• Problem:
Everything in the data below is left aside except the lines from the one containing "OpenSTA, ideal clock, no wires." through the one containing "start: declaration: line"; repeat those exactly.
[[ Given records, beginning ]]
### src/dsp_core_pkg.sv
package dsp_core_pkg;

	localparam int data_width = 16;
	localparam int n_blocks = 256;
	localparam int n_channels = 16;
	localparam int n_block_regs = 2;

	localparam int block_addr_w = $clog2(n_blocks);
	localparam int ch_addr_w = $clog2(n_channels);
	// selects one register inside a block.
	localparam int reg_addr_w = $clog2(n_block_regs);

	localparam int instr_width = 32;

	localparam int sat_max = 2 ** (data_width - 1) - 1;
	localparam int sat_min = -(2 ** (data_width - 1));

	typedef logic signed [data_width - 1 : 0] sample_t;
	typedef logic signed [2 * data_width - 1 : 0] wide_t;
	typedef logic [block_addr_w - 1 : 0] block_addr_t;
	typedef logic [ch_addr_w - 1 : 0] ch_addr_t;
	typedef logic [instr_width - 1 : 0] instr_t;

	// codes above OP_MOV are treated as no operation by the execute stage.
	typedef enum logic [4 : 0] {
		OP_NOP = 5'd0,
		OP_ADD = 5'd1,
		OP_SUB = 5'd2,
		OP_CLAMP = 5'd3,
		OP_ABS = 5'd4,
		OP_LSH = 5'd5,
		OP_ARSH = 5'd6,
		OP_MUL = 5'd7,
		OP_MOV = 5'd8
	} opcode_t;

	// instruction word, top bit first.
	typedef struct packed {
		opcode_t opcode;
		ch_addr_t src_a;
		// doubles as the shift amount for LSH and ARSH.
		ch_addr_t src_b;
		ch_addr_t dest;
		logic src_a_reg;
		logic src_b_reg;
		logic saturate;
		logic [3 : 0] frac_shift;
		logic [7 : 0] unused;
	} block_fields_t;

endpackage

### src/dsp_core_if.sv


interface dsp_commit_if;
	import dsp_core_pkg::*;

	logic valid;
	// cleared when the committed operation leaves the channels untouched.
	logic write;
	ch_addr_t dest;
	sample_t value;

	modport driver (output valid, write, dest, value);

	modport result (input valid, write, dest, value);

	modport monitor (input valid);
endinterface

### src/channel_result.sv
module channel_result (
	input logic clk,
	input logic reset,
	input dsp_core_pkg::sample_t sample_in,
	input logic frame_start,
	input logic frame_done,
	input dsp_core_pkg::ch_addr_t ch_read_addr_a,
	input dsp_core_pkg::ch_addr_t ch_read_addr_b,
	output dsp_core_pkg::sample_t ch_read_data_a,
	output dsp_core_pkg::sample_t ch_read_data_b,
	dsp_commit_if.result commit,
	output dsp_core_pkg::sample_t sample_out
);
	import dsp_core_pkg::*;

	sample_t channels [n_channels];

	assign ch_read_data_a = channels[ch_read_addr_a];
	assign ch_read_data_b = channels[ch_read_addr_b];

	// channels keep their values from one tick to the next.
	always_ff @(posedge clk) begin
		if (reset) begin
			for (int i = 0; i < n_channels; i++) begin
				channels[i] <= '0;
			end
		end else begin
			if (frame_start) begin
				channels[0] <= sample_in;
			end
			if (commit.valid && commit.write) begin
				channels[commit.dest] <= commit.value;
			end
		end
	end

	// decode raises frame_done one cycle after the last write.
	always_ff @(posedge clk) begin
		if (reset) begin
			sample_out <= '0;
		end else if (frame_done) begin
			sample_out <= channels[0];
		end
	end

endmodule

### src/flat_wrapper.sv
// flat-port wrapper written by rule: the top's interface ports become plain ports
module channel_result_flat import dsp_core_pkg::*;
  (clk, reset, sample_in, frame_start, frame_done, ch_read_addr_a, ch_read_addr_b, ch_read_data_a, ch_read_data_b, sample_out, commit_valid, commit_write, commit_dest, commit_value);
  dsp_commit_if commit_i ();
  input logic clk;
  input logic reset;
  input dsp_core_pkg::sample_t sample_in;
  input logic frame_start;
  input logic frame_done;
  input dsp_core_pkg::ch_addr_t ch_read_addr_a;
  input dsp_core_pkg::ch_addr_t ch_read_addr_b;
  output dsp_core_pkg::sample_t ch_read_data_a;
  output dsp_core_pkg::sample_t ch_read_data_b;
  output dsp_core_pkg::sample_t sample_out;
  input wire logic [$bits(commit_i.valid)-1:0] commit_valid;
  input wire logic [$bits(commit_i.write)-1:0] commit_write;
  input wire logic [$bits(commit_i.dest)-1:0] commit_dest;
  input wire logic [$bits(commit_i.value)-1:0] commit_value;
  assign commit_i.valid = commit_valid;
  assign commit_i.write = commit_write;
  assign commit_i.dest = commit_dest;
  assign commit_i.value = commit_value;
  channel_result u_core (.clk(clk), .reset(reset), .sample_in(sample_in), .frame_start(frame_start), .frame_done(frame_done), .ch_read_addr_a(ch_read_addr_a), .ch_read_addr_b(ch_read_addr_b), .ch_read_data_a(ch_read_data_a), .ch_read_data_b(ch_read_data_b), .commit(commit_i), .sample_out(sample_out));
endmodule
### config.mk
export PLATFORM = sky130hd
export DESIGN_NAME = channel_result_flat
export DESIGN_NICKNAME = d
export VERILOG_FILES = /design/src/dsp_core_pkg.sv /design/src/dsp_core_if.sv /design/src/channel_result.sv /design/src/flat_wrapper.sv
export SDC_FILE = /design/constraint.sdc
export NUM_CORES = 1
export LEC_CHECK = 0
export BUFFER_PORTS_ARGS = -buffer_cell sky130_fd_sc_hd__buf_2
export CORE_MARGIN = 3
export CORE_UTILIZATION = 35
export CTS_BUF_LIST = sky130_fd_sc_hd__clkbuf_16
export DETAILED_ROUTE_END_ITERATION = 8
export GPL_TIMING_DRIVEN = 1
export PLACE_DENSITY_LB_ADDON = 0.05
export SLEW_MARGIN = 20
export SYNTH_ARGS = -nofsm -noshare
export SYNTH_HDL_FRONTEND = slang
export SYNTH_SLANG_ARGS = --single-unit
export TNS_END_PERCENT = 5
### constraint.sdc
create_clock -name clk -period 2.3 [get_ports clk]
set_input_delay 0.115 -clock clk [delete_from_list [all_inputs] [get_ports clk]]
set_output_delay 0.115 -clock clk [all_outputs]
set_load 0.01 [all_outputs]
After elaboration in Yosys (flattened, before gate mapping):

Memory sizes are Yosys's and may differ from the RTL's. A register that Yosys moved wholly into a read port is not among the register bits.
Cells that the tools add are included.
Widths: inputs -> output; s select.

* memories: 1
* bits of input ports: 50
* bits in latches: 0
* output and inout port bits: 48
* word-level logic and storage cells: 16
* memory bits (read-only): 0
* RAM bits: 256
* bits in registers: 0

Memories
* u_core.channels: words 16, bits a word 16, rd ports 3, clocked after Yosys merged registers in 1, write ports 16, line channel_result.sv:16 `sample_t channels [n_channels];`

* muxes and demuxes: 12
* reductions and logical operators: 2
* shifts and indexed selects: 0
* multipliers: 0
* bitwise gates (word level): 1
* eq/ne operators: 0
* add/subtract/negate cells: 0
* div/mod/pow operators: 0
* order comparisons: 0

Operators by type and width (count)
* $mux 16: 2
* $reduce_or 16->1: 1
* $mux 1: 9
* $mux 4: 1
* $logic_and 1x1->1: 1
* $or 1x1->1: 1

Longest topological paths before layout:

* word-level depth: 6
* gate-level depth with buffers: 6
* depth with buffers taken out: 3

Worst setup path before layout:

OpenSTA, ideal clock, no wires.

* path kind: input to register
* from: in reset
* to: mem u_core.channels[0][0] in the netlist's numbering (enable)
* required time: 1.928 ns
* data arrival time: 1.396 ns
* slack: 0.532 ns
* setup time: 0.372 ns
* buffers on the path: 1
* stages on the path: 4
* cell sequence: buf_6 -> nand4bb_4 -> nor4_4 -> or3_1

RTL lines
* start: declaration: line flat_wrapper.sv:6 `input logic reset;`
* end: declaration: line channel_result.sv:16

==> impl_metrics.py <==
metrics = {
    "worst_hold_path": {
        "whs_endpoint": "u_core.channels[0][5]",
        "holdCritPathClass": "input pin to flip-flop",
        "hold_path_startpoint": "commit_value[5]",
        "holdPathStages": 3,
    },
    "place": {
        "place_hpwl_mm": 30.1,
        "pre_cts_slack_ns": 0.282,
        "dp.cells": 1603,
        "placed_cell_area_sq_um": 15300,
        "numPortBuffers": 97,
        "place.gp.congestion": 0.781,
    },
    "die": {
        "rows": 72,
        "fp.dieH_um": 204,
        "ios": 98,
        "start_util": 0.356,
        "die_area_sq_um": 41800,
        "core-area_sq_um": 38700,
        "die_w_um": 204,
    },
    "global_routing": {
        "track_usage": 0.217,
        "grt_overflow": 0,
        "grt_pass1_vias": 9466,
        "grt_max_degree": 65,
        "antenna_found_initial": 0,
        "grt_pass1_wl_mm": 65.8,
    },
    "finish": {
        "drive_above_1_share": 0.311,
        "antenna_cells": 0,
        "fillers": 3625,
        "multi_input_area_sq_um": 5470,
        "fin_nets": 1190,
        "fin_area_sq_um": 16500,
        "syn2layout_area_growth_pct": 19.4,
        "finalNonFillerCells": 1681,
        "seq_area_sq_um": 8010,
        "fin_util": 0.425,
    },
    "logic_synthesis": {
        "yosysWarnings": 0,
        "synthArstFlopShare": 0,
        "synth_edf_count": 256,
        "synth_top_family_by_area": "multiplexers",
        "synth-seq-cells": 272,
        "synthAdderAreaFrac": 0,
        "synth.distinct_cells": 21,
        "synth_compound_area_frac": 0.0430,
        "ys_seq_area_frac": 0.581,
        "synth_top_area_frac": 0.558,
        "yosys.area.top_type": "edfxtp_1",
        "syn-num-nets": 1055,
        "netlist_area_sq_um": 13800,
        "post_synth_and_or_nand_nor_area_fraction": 0.113,
        "synthMuxAreaShare": 0.232,
        "avgSynthCellArea_sq_um": 13.7,
        "yosys.area_share.xor_xnor": 0,
        "ys_dominant_reg_cell": "edfxtp_1",
        "yosys-top-cells-area": "edfxtp_1 56%, mux4_2 21%, nor2_1 7.2%, a22oi_1 3.5%, nand2_1 3.0%",
        "synthCells": 1005,
    },
    "sta": {
        "finalHoldWorstSlack_ns": 0.0185,
        "setup_violations": 0,
        "slew_violations": 0,
        "finalClockSkew_ns": 0.0114,
        "fin_setup_tns_ns": 0,
        "hold_viol_final": 0,
        "final.min_clock_period_ns": 2.26,
        "worstMarginPinSlew_ns": 1.03,
        "slew_headroom": 0.314,
        "fin_crit_sh": 0.984,
        "fmax_ghz": 0.442,
        "fin_ws_ns": 0.0359,
        "rsz0062_at_grt": "false",
    },
    "setup_path": {
        "crit_required_ns": 2.18,
        "crit_path_end_kind": "primary output",
        "ff2ff_path_depth": 3,
        "max_stage_delay_ns": 0.51,
        "reg2reg_to": "u_core.sample_out[9]",
        "crit_type": "flip-flop to primary output",
        "cp_max_fo": 3,
        "timing.rr.start": "u_core.channels[0][9]",
        "setup.worst_path.start_class": "flip-flop",
        "cp.depth": 4,
        "cp_cell_sequence": "mux4_2, a22oi_2, nand2_1, buf_2",
        "rrSetupSlack_ns": 1.30,
        "critPathBufInv": 1,
        "cp_slowest_cell": "mux4_2",
        "path_delay_family": "multiplexers",
        "cp.arrival_ns": 2.15,
    },
    "detailed_routing": {
        "drt_iter0_drc": 830,
        "num_vias": 9126,
        "drc": 0,
        "ant_nets": 0,
        "via_per_inst": 5.43,
        "routedWlPerCell_um": 26.8,
        "drt_wl_total_mm": 45.1,
        "dr.pass1.iters": 5,
    },
    "run_status": {
        "status": "complete, no violations",
    },
    "clock_network": {
        "path_clk_slew_ns": 0.06,
        "clockBufferDepth": 3,
        "htree_levels": 1,
        "cts_buffers": 31,
        "root_buffer": "clkbuf_16",
        "insertion_delay_ns": 0.57,
        "cts_sinks": 272,
        "cts_tree": "done",
    },
    "power_and_ir_drop": {
        "power.total_mw": 11.8,
        "ir_drop_uv": 457,
        "p_leak_nw": 5.74,
        "power_density_nw_per_um2": 719,
    },
    "job": {
        "cap_violations": 0,
    },
}
[worst min-delay path, stage by stage]
cell,delay (ns)
buf_2,0.17
inv_1,0.07
mux2i_1,0.06
[cells in the mapped netlist, types with 15 or more instances]
cell / count
dfxtp_1: 16
mux2i_1: 32
a22oi_1: 64
edfxtp_1: 256
clkbuf_1: 44
a21o_1: 15
buf_1: 15
nor2_1: 263
nand2_1: 112
mux4_2: 128
inv_1: 17
buf_2: 23
[per-layer routing]
layer	track usage	share of wire	wire, um	up-vias
li1	-	-	-	4058
met1	0.318	0.45	20100	4718
met2	0.351	0.47	21200	299
met3	0.0288	0.068	3040	51
met4	0.0413	0.015	693	0
met5	0	0	0	-
[flip-flops by register name, indices dropped and copies added, names as in the netlist]
| signal | cells |
|---|---|
| u_core.sample_out | 16 |
| u_core.channels | 256 |
[cell usage in the layout (no fill, tap or decap)]
master,count
a21o_1,15
a22oi_1,45
a22oi_2,19
and2_1,3
buf_12,15
buf_2,94
buf_4,57
clkbuf_16,31
clkinv_1,8
clkinv_2,7
dfxtp_1,16
dlygate4sd3_1,20
edfxtp_1,256
inv_1,26
inv_6,1
mux2i_1,32
mux4_2,128
nand2_1,111
nand2_2,1
nand2b_2,2
nand4b_1,1
nand4bb_4,1
nor2_1,263
nor2b_1,4
nor2b_2,3
nor4_4,1
or2_2,2
or3_1,1
[how the worst max path moves through the flow]
stage	from	endpoint	slack, ns
6_report	u_core.channels[0][6]	ch_read_data_a[6]	0.04
5_1_grt	u_core.channels[0][12]	ch_read_data_a[12]	0.002
4_1_cts	u_core.channels[0][6]	ch_read_data_a[6]	0.001
3_5_place_dp	ch_read_addr_b[0]	ch_read_data_b[14]	0.28
3_3_place_gp	ch_read_addr_b[0]	ch_read_data_b[14]	0.26
2_1_floorplan	reset	u_core.channels[0][0]	0.53
[final cells by class]
cell class / count / share of cell area
Tap cell: 518 / 0.0394
Clock buffer: 31 / 0.0471
Multi-Input combinational cell: 632 / 0.332
Timing Repair Buffer: 186 / 0.0849
Inverter: 17 / 0.00388
Clock inverter: 25 / 0.00653
Sequential cell: 272 / 0.486
[cell families (layout without fill, tap and decap cells)]
| group | after synthesis | in the layout |
|---|---|---|
| DFF | 272 | 272 |
| and+or+nand+nor | 393 | 393 |
| AOI/OAI and AO/OA | 79 | 79 |
| buffers and inverters | 101 | 259 |
| muxes | 160 | 160 |
[repair_timing]
item	CTS	global route
endpoints found under the hold margin	16	0
endpoints found under the setup margin	12	9
hold buffers	20	0
buffers inserted	1	1
resized for setup	13	7
pin swaps	0	1
[power by group]
group | internal (mW) | switching (mW)
clock | 2.42 | 1.96
combinational | 0.725 | 0.895
sequential | 5.69 | 0.152
Power figures use the tool's default switching activity.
[[ Given records, end ]]
• Completed task:
OpenSTA, ideal clock, no wires.

* path kind: input to register
* from: in reset
* to: mem u_core.channels[0][0] in the netlist's numbering (enable)
* required time: 1.928 ns
* data arrival time: 1.396 ns
* slack: 0.532 ns
* setup time: 0.372 ns
* buffers on the path: 1
* stages on the path: 4
* cell sequence: buf_6 -> nand4bb_4 -> nor4_4 -> or3_1

RTL lines
* start: declaration: line flat_wrapper.sv:6 `input logic reset;`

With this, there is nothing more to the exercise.